- [EXTRACTED DATA]
**config.mk**
```make
export PLATFORM = sky130hd
export DESIGN_NAME = crossbar_rr
export DESIGN_NICKNAME = d
export VERILOG_FILES = /design/src/rtl/noc_types.sv /design/src/rtl/rr_arbiter.sv /design/src/rtl/crossbar_rr.sv
export SDC_FILE = /design/constraint.sdc
export NUM_CORES = 1
export LEC_CHECK = 0
export ABC_CLOCK_PERIOD_IN_PS = 6900
export CORE_MARGIN = 3
export CORE_UTILIZATION = 45
export CTS_CLUSTER_DIAMETER = 200
export DETAILED_ROUTE_END_ITERATION = 8
export PLACE_DENSITY = 0.76
export SLEW_MARGIN = 25
export SYNTH_ARGS = -nofsm -noshare
export SYNTH_HDL_FRONTEND = slang
export SYNTH_SLANG_ARGS = --single-unit
```
**constraint.sdc**
```tcl
create_clock -name clk -period 6.9 [get_ports clk]
set_clock_uncertainty 0.05 [all_clocks]
set_input_delay 1.38 -clock clk [delete_from_list [all_inputs] [get_ports clk]]
set_output_delay 1.38 -clock clk [all_outputs]
set_load 0.02 [all_outputs]
```
**src/rtl/noc_types.sv**
```systemverilog
// Shared NoC router types: port directions and flit layout.
// The crossbar indexes its ports with the same numbering as e_dir.
package noc_types;

    typedef enum logic [1:0] {
        NORTH = 2'd0,
        EAST  = 2'd1,
        SOUTH = 2'd2,
        WEST  = 2'd3
    } e_dir;

    localparam int NUM_DIRS    = 4;
    localparam int FLIT_DATA_W = 7;

    typedef logic [FLIT_DATA_W-1:0] flit_data_t;

    // Crossbar lanes carry a flit plus its tail marker (flit width + 1).
    typedef struct packed {
        logic       last;
        flit_data_t data;
    } flit_t;

    localparam int FLIT_W = $bits(flit_t);

    // Backpressure lane is packed as {ack, rej}.
    localparam int BP_W       = 2;
    localparam int BP_ACK_BIT = 1;
    localparam int BP_REJ_BIT = 0;

endpackage

```
**src/rtl/rr_arbiter.sv**
```systemverilog
// Combinational round-robin arbiter for one crossbar output.
// A still-requesting owner keeps the grant; otherwise scan starts at ptr.
module rr_arbiter #(
    parameter int PORTS = 4
) (
    input  logic [PORTS-1:0]         req,
    input  logic [$clog2(PORTS)-1:0] ptr,
    input  logic                     hold_valid,
    input  logic [$clog2(PORTS)-1:0] hold_idx,
    output logic                     grant_valid,
    output logic [$clog2(PORTS)-1:0] grant_idx,
    output logic                     grant_new
);

    localparam int IDX_W = $clog2(PORTS);

    always_comb begin
        int cand;
        grant_valid = 1'b0;
        grant_idx   = '0;
        grant_new   = 1'b0;
        cand        = 0;
        if (hold_valid && req[hold_idx]) begin
            grant_valid = 1'b1;
            grant_idx   = hold_idx;
        end else begin
            for (int k = 0; k < PORTS; k++) begin
                cand = int'(ptr) + k;
                if (cand >= PORTS) begin
                    cand = cand - PORTS;
                end
                if (!grant_valid && req[cand[IDX_W-1:0]]) begin
                    grant_valid = 1'b1;
                    grant_idx   = cand[IDX_W-1:0];
                    grant_new   = 1'b1;
                end
            end
        end
    end

endmodule

```
**src/rtl/crossbar_rr.sv**
```systemverilog
// PORTS x PORTS combinational crossbar with per-output round-robin ownership.
// Data flows input->output, backpressure flows output->owning input, both zero latency.
module crossbar_rr
    import noc_types::*;
#(
    parameter int PORTS    = 4,
    parameter int WIDTH    = 8,
    parameter int BP_WIDTH = 2
) (
    input  logic                                 clk,
    input  logic                                 rst,
    input  logic [PORTS-1:0][WIDTH-1:0]          data_i,
    input  logic [PORTS-1:0][BP_WIDTH-1:0]       bp_i,
    input  logic [PORTS-1:0][$clog2(PORTS)-1:0]  dest,
    input  logic [PORTS-1:0]                     dest_en,
    output logic [PORTS-1:0][WIDTH-1:0]          data_o,
    output logic [PORTS-1:0]                     data_o_en,
    output logic [PORTS-1:0][BP_WIDTH-1:0]       bp_o,
    output logic [PORTS-1:0]                     ack
);

    localparam int IDX_W = $clog2(PORTS);

    logic [PORTS-1:0]            owner_valid_reg, owner_valid_next;
    logic [PORTS-1:0][IDX_W-1:0] owner_idx_reg, owner_idx_next;
    logic [PORTS-1:0][IDX_W-1:0] rr_ptr_reg, rr_ptr_next;

    // req_mat[o][i]: input i is asking for output o this cycle.
    logic [PORTS-1:0][PORTS-1:0] req_mat;
    logic [PORTS-1:0]            grant_valid;
    logic [PORTS-1:0]            grant_new;
    logic [PORTS-1:0][IDX_W-1:0] grant_idx;

    genvar gi, gj;

    generate
        for (gi = 0; gi < PORTS; gi++) begin : g_out
            for (gj = 0; gj < PORTS; gj++) begin : g_req
                assign req_mat[gi][gj] = dest_en[gj] && (dest[gj] == IDX_W'(gi));
            end

            rr_arbiter #(
                .PORTS (PORTS)
            ) u_arb (
                .req         (req_mat[gi]),
                .ptr         (rr_ptr_reg[gi]),
                .hold_valid  (owner_valid_reg[gi]),
                .hold_idx    (owner_idx_reg[gi]),
                .grant_valid (grant_valid[gi]),
                .grant_idx   (grant_idx[gi]),
                .grant_new   (grant_new[gi])
            );

            assign owner_valid_next[gi] = grant_valid[gi];
            assign owner_idx_next[gi]   = grant_idx[gi];
            // Pointer only advances past a fresh winner; a held grant leaves it alone.
            assign rr_ptr_next[gi] = !grant_new[gi] ? rr_ptr_reg[gi] :
                                     (grant_idx[gi] == IDX_W'(PORTS - 1)) ? '0 :
                                     grant_idx[gi] + 1'b1;

            assign data_o_en[gi] = !rst && grant_valid[gi];
            assign data_o[gi]    = data_o_en[gi] ? data_i[grant_idx[gi]] : '0;
        end

        for (gi = 0; gi < PORTS; gi++) begin : g_ret
            logic                owned;
            logic [BP_WIDTH-1:0] bp_sel;

            // An input can own at most one output, so at most one term matches.
            always_comb begin
                owned  = 1'b0;
                bp_sel = '0;
                for (int o = 0; o < PORTS; o++) begin
                    if (grant_valid[o] && (grant_idx[o] == IDX_W'(gi))) begin
                        owned  = 1'b1;
                        bp_sel = bp_i[o];
                    end
                end
            end

            assign ack[gi]  = !rst && owned;
            assign bp_o[gi] = ack[gi] ? bp_sel : '0;
        end
    endgenerate

    always_ff @(posedge clk or posedge rst) begin
        if (rst) begin
            owner_valid_reg <= '0;
            owner_idx_reg   <= '0;
            rr_ptr_reg      <= '0;
        end else begin
            owner_valid_reg <= owner_valid_next;
            owner_idx_reg   <= owner_idx_next;
            rr_ptr_reg      <= rr_ptr_next;
        end
    end

endmodule

```
==> results of run 1 <==
-- final timing paths --
check	start	end	slack, ps	cells past startpoint
min in group asynchronous	rst	rr_ptr_reg[4]	1620	3
max reg2reg	rr_ptr_reg[2]	rr_ptr_reg[3]	4410	7
max in group asynchronous	rst	owner_idx_reg[7]	4950	3
min reg2reg	rr_ptr_reg[4]	rr_ptr_reg[4]	560	2
max	dest[7]	bp_o[2]	230	13
min	rr_ptr_reg[4]	rr_ptr_reg[4]	560	2
-- area by class of cell --
| cell class | count | area (um2) | share of cell area, % |
|---|---|---|---|
| timing repair buffer | 118 | 1140 | 25.8 |
| multi-input combinational | 327 | 2550 | 57.9 |
| sequential | 20 | 500 | 11.3 |
| tap | 96 | 120 | 2.72 |
| clock buffer | 3 | 41.3 | 0.935 |
| inverter | 16 | 60.1 | 1.36 |
-- routing by layer --
layer  vias to the layer above  track usage, %  part of all wire (%)
met5                         -               0                     0
met3                        13            4.39                   8.0
met2                       187            43.1                    48
met4                         0            5.90                   1.1
met1                      1736            31.5                    43
li1                       1727               -                     -
-- synth_stat cells (2+ instances only) --
library cell	n
a211oi_1	6
a21boi_0	10
a21oi_1	14
a22oi_1	2
a31oi_1	4
a41oi_1	4
and2_1	5
and3_1	3
and3b_1	5
buf_2	13
buf_4	5
buf_6	3
clkbuf_1	9
dfrtp_1	20
ha_1	16
inv_1	16
mux2_2	5
mux2i_1	72
nand2_1	26
nand2b_1	4
nand3_1	15
nand3b_1	8
nand4_1	14
nand4b_1	5
nand4bb_1	2
nor2_1	4
nor3_1	5
nor3b_1	5
o211ai_1	16
o21ai_0	8
o22ai_1	36
o41ai_1	4
or3b_1	2
or3b_2	2
or4_1	3
-- per-stage QoR --
step	std cells	worst slack [ps]
floorplan	394	1270
finish	580	227
global route	580	26.9
global placement	577	373
CTS	580	268
detailed placement	577	275
-- cell usage in the layout (no fill, tap or decap), drive strengths merged, types with 5 or more instances in the layout --
master and instances:
a211oi 6, a21boi 10, a21oi 14, and2 6
and3b 5, buf 17, clkdlybuf4s50 101, dfrtp 20
ha 16, inv 16, mux2 5, mux2i 72
nand2 26, nand3 15, nand3b 8, nand4 14
nand4b 5, nor3 5, nor3b 5, o211ai 16
o21ai 9, o22ai 36
-- kinds of logic after synthesis --
family / synth area share, %
AND/OR/NAND/NOR: 21.1
flip-flops: 15.3
buffers and inverters: 7.51
multiplexers: 24.5
adder cells (fa/ha/maj): 6.13
AO/OA/AOI/OAI: 25.2
XOR/XNOR: 0.268
-- critical path: cells and delay by family --
family	cells	cell delay, ps
compound gates	6	1210
fa+ha+maj	1	190
buf+inv	3	1460
simple gates	3	1010
-- power groups by stage --
| stage | Clock (mW) | Combinational [mW] | Sequential, mW |
|---|---|---|---|
| global placement | 0 | 0.417 | 0.192 |
| finish | 0.0752 | 0.432 | 0.193 |
| detailed placement | 0 | 0.425 | 0.193 |
| floorplan | 0 | 0.308 | 0.164 |
| CTS | 0.0753 | 0.429 | 0.191 |
| global route | 0.0819 | 0.465 | 0.199 |
==> results.json, run 1 <==
{
  "status": "complete, no violations",
  "die_area_mm2": 0.00832,
  "grt_pass1_vias": 3572,
  "start_util_pct": 47.3,
  "clk_pin_slew_worst_paths_ps": 70,
  "fin_tns_setup_ps": 0,
  "synth_cells": 394,
  "power_frac_seq_pct": 27.6,
  "cts_hold_buf": 0,
  "power_frac_comb_pct": 61.6,
  "p_leak_nw": 1.85,
  "cts_tree": "done",
  "die_h_um": 91.2,
  "htreeDepth": 1,
  "cts_buffer_depth": 2,
  "cp_slowest_cell": "clkdlybuf4s50_1",
  "worstMarginPinSlew_ps": 944,
  "crit_path_cell_trace": "clkdlybuf4s50_1, and3b_1, or3_2, a211oi_1, a211oi_4, buf_4, ha_1, o41ai_1, nand4_1, o211ai_1, o211ai_1, a21boi_0, clkdlybuf4s50_1",
  "synth.cell_area_mm2": 0.00327,
  "postSynth.asyncResetShare_pct": 100,
  "design_area_mm2": 0.00442,
  "yosysTopAreaCell": "mux2i_1",
  "row_count": 30,
  "ys_seq_elements": 20,
  "yosysTopAreaCellShare_pct": 22.1,
  "ios": 102,
  "path_max_fanout": 9,
  "relSlewSlack_pct": 36.3,
  "syn-num-nets": 464,
  "setup_viol": 0,
  "fin_crit_sh_pct": 96.7,
  "drive_gt1_share_pct": 7.64,
  "p_sw_share_pct": 44.2,
  "cts_root_buf": "clkbuf_8",
  "dp_hpwl_um": 8340,
  "finalCriticalPeriod_ps": 6670,
  "power.density_mw_per_mm2": 159,
  "overflow": 0,
  "fp.coreArea_mm2": 0.00691,
  "die_x_um": 91.2,
  "place_area_mm2": 0.00437,
  "cp.required_ps": 5470,
  "total_power_mw": 0.700,
  "peakVddDrop_v": 0.0000594,
  "wl_per_cell_um": 18.4,
  "numClockSinks": 20,
  "fmax_mhz": 150,
  "yosys_warnings": 0,
  "grt_usage_pct": 24.7,
  "place.port_buffers": 101,
  "drt_iter0_drc": 281,
  "viasPerCell": 6.32,
  "p_sw_mw": 0.309,
  "cts_setup_buffers": 0,
  "hold_path_class": "flop to flop",
  "cts_resized": 0,
  "grt_pass1_wl_um": 17400,
  "postLayoutCoreUtil_pct": 63.9,
  "maxSlewViolCount": 0,
  "n_antenna_cell": 0,
  "synthFlopType": "dfrtp_1",
  "num_vias": 3663,
  "hold_viol": 0,
  "startpoint_type": "primary input",
  "seq_area_frac_synth_pct": 15.3,
  "avgSynthCellArea_um2": 8.29,
  "fillers": 635,
  "p_clk_share_pct": 10.7,
  "detail-route-antenna-nets": 0,
  "first_pass_iters": 5,
  "nNetsFinal": 556,
  "wl_um": 10700,
  "synthToLayoutAreaGrowth_pct": 35.2,
  "grt_max_degree": 24,
  "endpoint_kind": "primary output",
  "synth_edf_count": 0,
  "max_cap_viol_count": 0,
  "critPathKind": "primary input to primary output",
  "antenna_found_initial": 0,
  "ys_types": 58,
  "drc": 0,
  "cpPeakStageDelay_ps": 670,
  "clk_latency_ps": 260,
  "routabilityCongestion": 0.955,
  "intPower_mw": 0.391,
  "crit_arrival_ps": 5240,
  "hold_ws_ps": 557,
  "rsz0062_at_grt": "no",
  "cts_buffers": 3,
  "synthTopCellsByArea": "mux2i_1 (22%), dfrtp_1 (15%), o22ai_1 (6.9%)"
}
Power figures use the tool's default switching activity.
==> run 2, diff against run 1 <==
--- a/config.mk
+++ b/config.mk
@@ -6,11 +6,13 @@
 export NUM_CORES = 1
 export LEC_CHECK = 0
 export ABC_CLOCK_PERIOD_IN_PS = 6900
+export CAP_MARGIN = 0
 export CORE_MARGIN = 3
 export CORE_UTILIZATION = 45
 export CTS_CLUSTER_DIAMETER = 200
 export DETAILED_ROUTE_END_ITERATION = 8
-export PLACE_DENSITY = 0.76
+export DONT_BUFFER_PORTS = 1
+export PLACE_DENSITY = 0.58
 export SLEW_MARGIN = 25
 export SYNTH_ARGS = -nofsm -noshare
 export SYNTH_HDL_FRONTEND = slang
==> run 2 against run 1 <==
Compared with the run above:
- cell count fell by 19%
- design area decreased by 25%
- core utilization is 16 points lower
- fmax rose by 14%
- via count down 14%
- combinational power shrank 24%
- critical endpoint is now bp_o[7]
- global-route usage down 2.0 points
- first-iteration DRC count fell by 35%
- flip-flop and latch count stayed put
- power down 13%
- non-clock buffer count fell by 113
==> results.json, run 2 (synthesis gave the netlist of run 1 again) <==
{
  "synthToLayoutAreaGrowth_pct": 1.72,
  "row_count": 30,
  "reg2reg_slack_ps": 4200,
  "critPathKind": "primary input to primary output",
  "setup_viol": 0,
  "clk_pin_slew_worst_paths_ps": 80,
  "grt_usage_pct": 22.7,
  "power.density_mw_per_mm2": 184,
  "layout_commonest_cell": "mux2i_1",
  "cts_setup_buffers": 0,
  "fmax_mhz": 172,
  "status": "complete, no violations",
  "fp.coreArea_mm2": 0.00691,
  "grt_pass1_wl_um": 15600,
  "overflow": 0,
  "endpoint_kind": "primary output",
  "drt_iter0_drc": 183,
  "final_cell_mix": "mux2i_1 (71), o22ai_1 (36), nand2_1 (26)",
  "fin_crit_sh_pct": 84.5,
  "cts_buffer_depth": 2,
  "p_leak_nw": 1.42,
  "worstMarginPinSlew_ps": 842,
  "nNetsFinal": 443,
  "wl_um": 9610,
  "wl_per_cell_um": 20.5,
  "cts_hold_buf": 0,
  "start_util_pct": 47.3,
  "maxSlewViolCount": 0,
  "crit_path_cell_trace": "nand3_1, nand4_1, buf_4, nor3b_1, a32oi_1, inv_1, ha_1, nand2_1, a41oi_1, a21boi_0",
  "max_cap_viol_count": 0,
  "die_x_um": 91.2,
  "crit_arrival_ps": 4400,
  "cp.required_ps": 5470,
  "htreeDepth": 1,
  "n_antenna_cell": 0,
  "drive_gt1_share_pct": 6.72,
  "clk_latency_ps": 260,
  "detail-route-antenna-nets": 0,
  "ios": 102,
  "die_area_mm2": 0.00832,
  "startpoint_type": "primary input",
  "cpPeakStageDelay_ps": 630,
  "routabilityCongestion": 0.837,
  "peakVddDrop_v": 0.0000635,
  "first_pass_iters": 4,
  "relSlewSlack_pct": 43.2,
  "viasPerCell": 6.75,
  "grt_max_degree": 24,
  "hold_path_class": "flop to flop",
  "cts_resized": 0,
  "drc": 0,
  "dp_hpwl_um": 7520,
  "cp_slowest_cell": "a21boi_0",
  "antenna_found_initial": 0,
  "cts_root_buf": "clkbuf_8",
  "cts_buffers": 3,
  "finalCriticalPeriod_ps": 5830,
  "postLayoutCoreUtil_pct": 48.1,
  "num_vias": 3161,
  "hold_viol": 0,
  "place.port_buffers": 0,
  "cts_tree": "done",
  "die_h_um": 91.2,
  "fin_tns_setup_ps": 0,
  "rsz0062_at_grt": "no",
  "numClockSinks": 20,
  "grt_pass1_vias": 3057,
  "path_max_fanout": 15
}
## run 2: stage by stage
step	power [mW]	setup WS (ps)	area (um2)	hold WS, ps	cells
2_1_floorplan	0.472	1270	3270	478	394
3_3_place_gp	0.519	1090	3270	524	464
3_5_place_dp	0.522	1060	3270	539	464
4_1_cts	0.613	1050	3320	554	468
5_1_grt	0.658	805	3320	628	468
6_report	0.612	1070	3320	552	468
## run 2: critical path, delay by kind of cell
kind | cells | cell delay [ps]
compound gates | 3 | 1470
simple gates | 4 | 900
buf+inv | 2 | 430
fa+ha+maj | 1 | 210
## run 2: cell type report
class                           instances  area (um2)
Fill cell                             721        3580
Multi-Input combinational cell        327        2550
Sequential cell                        20         500
Tap cell                               96         120
Inverter                               16        60.1
Clock buffer                            4        55.1
Timing Repair Buffer                    5        37.5
## run 2: layer usage
| metal | up-vias | track usage [%] | routed length [um] |
|---|---|---|---|
| met5 | - | 0 | 0 |
| met4 | 0 | 5.53 | 133 |
| met3 | 13 | 4.64 | 732 |
| met2 | 142 | 36.5 | 4400 |
| met1 | 1503 | 31.1 | 4340 |
| li1 | 1503 | - | - |
## run 2: final timing paths
kind	startpoint	to	cells past startpoint
worst max-delay path	dest[3]	bp_o[7]	10
worst min-delay path	rr_ptr_reg[4]	rr_ptr_reg[4]	2
max in group asynchronous	rst	owner_idx_reg[7]	1
min in group asynchronous	rst	owner_valid_reg[1]	1
worst max register to register	owner_idx_reg[6]	rr_ptr_reg[7]	7
worst min register to register	rr_ptr_reg[4]	rr_ptr_reg[4]	2
## run 2: power breakdown
group / internal, mW / leakage [nW] / total (mW) / switching (mW)
clock: 0.0507 / 0.0288 / 0.0891 / 0.0383
combinational: 0.141 / 1.15 / 0.330 / 0.189
sequential: 0.143 / 0.247 / 0.193 / 0.0505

- [EXERCISE GOAL] Check the lines above and copy each one that includes "typedef".

- [SOLUTION TO THIS TASK]
    typedef enum logic [1:0] {
    typedef logic [FLIT_DATA_W-1:0] flit_data_t;
    typedef struct packed {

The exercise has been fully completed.